OK, stop laughing. The Beast of Redmond has been breaking its word on a variety of things for as long as I can remember. Not news. The next version of Windows will take too long to get here and when it finally arrives will stink (Hello, Vista). At least Windows 7 looks promising, and it took way less time to crank out!
This, though . . . I’ve never seen Microsoft do anything as blatantly ugly as this.
You know how every time a new version of Microsoft Office comes out you ask yourself whether to bother upgrading? It stopped being about features a decade ago, right? Word and Excel don’t need new features, PowerPoint adds things that only real gurus can use, and let’s face facts: you don’t use Access.

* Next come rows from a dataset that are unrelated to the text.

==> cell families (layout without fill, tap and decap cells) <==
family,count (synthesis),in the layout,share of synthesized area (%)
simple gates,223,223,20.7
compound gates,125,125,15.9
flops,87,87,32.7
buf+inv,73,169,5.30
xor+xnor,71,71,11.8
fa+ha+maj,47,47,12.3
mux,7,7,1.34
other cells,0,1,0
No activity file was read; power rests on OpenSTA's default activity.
File: config.mk
export PLATFORM = sky130hd
export DESIGN_NAME = branch_resolver
export DESIGN_NICKNAME = d
export VERILOG_FILES = /design/src/rtl/branch_resolver.sv
export SDC_FILE = /design/constraint.sdc
export NUM_CORES = 1
export LEC_CHECK = 0
export ABC_AREA = 1
export CORE_ASPECT_RATIO = 0.9
export CORE_MARGIN = 2
export CORE_UTILIZATION = 40
export CTS_BUF_LIST = sky130_fd_sc_hd__clkbuf_4 sky130_fd_sc_hd__clkbuf_8 sky130_fd_sc_hd__clkbuf_16
export CTS_CLUSTER_SIZE = 20
export DETAILED_ROUTE_END_ITERATION = 7
export GPL_TIMING_DRIVEN = 0
export PLACE_DENSITY = 0.68
export SYNTH_ARGS = -nofsm -noshare
export SYNTH_HDL_FRONTEND = slang
export SYNTH_SLANG_ARGS = --single-unit
File: constraint.sdc
create_clock -name CLK -period 1.65 [get_ports CLK]
set_input_delay 0.33 -clock CLK [delete_from_list [all_inputs] [get_ports CLK]]
set_output_delay 0.33 -clock CLK [all_outputs]
set_load 0.05 [all_outputs]
File: src/rtl/branch_resolver.sv
// Execute-stage branch resolver: decodes comparator flags against a condition code,
// computes the branch target, and holds a redirect toward fetch until acknowledged.
module branch_resolver #(
  parameter int WIDTH = 16
) (
  input  logic             CLK,
  input  logic             Reset_n,
  input  logic             issue_valid,
  output logic             issue_ready,
  input  logic [2:0]       cond,
  input  logic [WIDTH-1:0] pc,
  input  logic [WIDTH-1:0] offset,
  input  logic             LT,
  input  logic             Equal,
  input  logic             flush,
  output logic             resolve_valid,
  output logic             taken,
  output logic             redirect,
  output logic [WIDTH-1:0] redirect_pc,
  input  logic             redirect_ack,
  output logic [WIDTH-1:0] taken_count
);

  typedef enum logic [1:0] {
    S_IDLE     = 2'd0,
    S_EVAL     = 2'd1,
    S_REDIRECT = 2'd2
  } state_e;

  state_e           state_q, state_d;
  logic [2:0]       cond_q;
  logic             lt_q, eq_q;
  logic [WIDTH-1:0] target_q;
  logic [WIDTH-1:0] count_q;
  logic             ready_q, redirect_q;
  logic             cond_taken;
  logic             accept;
  logic             count_inc;

  always_comb begin
    cond_taken = 1'b0;
    unique case (cond_q)
      3'b000:  cond_taken = eq_q;
      3'b001:  cond_taken = ~eq_q;
      3'b010:  cond_taken = lt_q;
      3'b011:  cond_taken = ~lt_q;
      3'b100:  cond_taken = ~lt_q & ~eq_q;
      3'b101:  cond_taken = lt_q | eq_q;
      3'b110:  cond_taken = 1'b1;
      default: cond_taken = 1'b0;
    endcase
  end

  // NOTE: every signal assigned in always_comb gets a default first, so no path
  // leaves it unassigned and no latch is inferred.
  always_comb begin
    state_d = state_q;
    unique case (state_q)
      S_IDLE:     if (issue_valid) state_d = S_EVAL;
      S_EVAL:     state_d = cond_taken ? S_REDIRECT : S_IDLE;
      S_REDIRECT: if (redirect_ack) state_d = S_IDLE;
      default:    state_d = S_IDLE;
    endcase
    // Flush overrides every transition, including an accept from IDLE.
    if (flush) state_d = S_IDLE;
  end

  assign accept    = (state_q == S_IDLE) & issue_valid & ~flush;
  assign count_inc = (state_q == S_EVAL) & ~flush & cond_taken & (count_q != '1);

  // NOTE: sequential state uses non-blocking assignments only, so every register
  // samples the pre-edge values regardless of statement order.
  always_ff @(posedge CLK or negedge Reset_n) begin
    if (!Reset_n) begin
      state_q    <= S_IDLE;
      ready_q    <= 1'b1;
      redirect_q <= 1'b0;
      cond_q     <= 3'b000;
      lt_q       <= 1'b0;
      eq_q       <= 1'b0;
      target_q   <= '0;
      count_q    <= '0;
    end else begin
      state_q    <= state_d;
      ready_q    <= (state_d == S_IDLE);
      redirect_q <= (state_d == S_REDIRECT);
      if (accept) begin
        cond_q   <= cond;
        lt_q     <= LT;
        eq_q     <= Equal;
        target_q <= pc + offset + WIDTH'(1);
      end
      if (count_inc) count_q <= count_q + WIDTH'(1);
    end
  end

  // The resolve pulse is masked combinationally so a flush hides it in its own cycle.
  assign resolve_valid = (state_q == S_EVAL) & ~flush;
  assign taken         = resolve_valid & cond_taken;
  assign issue_ready   = ready_q;
  assign redirect      = redirect_q;
  assign redirect_pc   = target_q;
  assign taken_count   = count_q;

endmodule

I’m still chugging along with Office 2003, and with Office 2007 long past and Office 2010 on the horizon, I don’t see the event that’s gonna make me change my mind; I don’t care about the “Ribbon”, thanks, and the file format change means nothing to me since disk space is now all but free and the new format is really just the old format in a compressed file and there are free tools available that open them anyway.
Well, hang on:
Microsoft has just been granted a patent on technology built into the Office 2007 version of Word‘s file format. The not-so-funny thing about this is that Microsoft pursued this patent after first taking steps that looked like they were trying to create a real file “standard”. Pretty much the whole world got on board with this standard, and now Microsoft is in a position to go back and start playing rough with Google, OpenOffice, Zoho, and anyone else using the “open” technology.
Those big companies can defend themselves, and little companies are less and less able to compete in the software world anyway, so before this turns into a rant, let’s get to the point:
You Have To Protect Yourself.
The chance of Microsoft knocking on your door or even on IBM’s or General Electric’s looking for licensing fees is approximately zero. But the Organization for the Advancement of Structured Information Standards, the folks who put the whole idea together, fell asleep at the switch, and are going to find themselves obsolete if their member companies aren’t protected from the wrath of Microsoft’s Patent Attorneys.
And you, too. Watch out for the “gotchas”. Change may be good, and staying ahead of its curve will take you a long way, but if you don’t manage change, one day you could find yourself looking at the same kind of problem that Microsoft is about to make for the rest of the software world.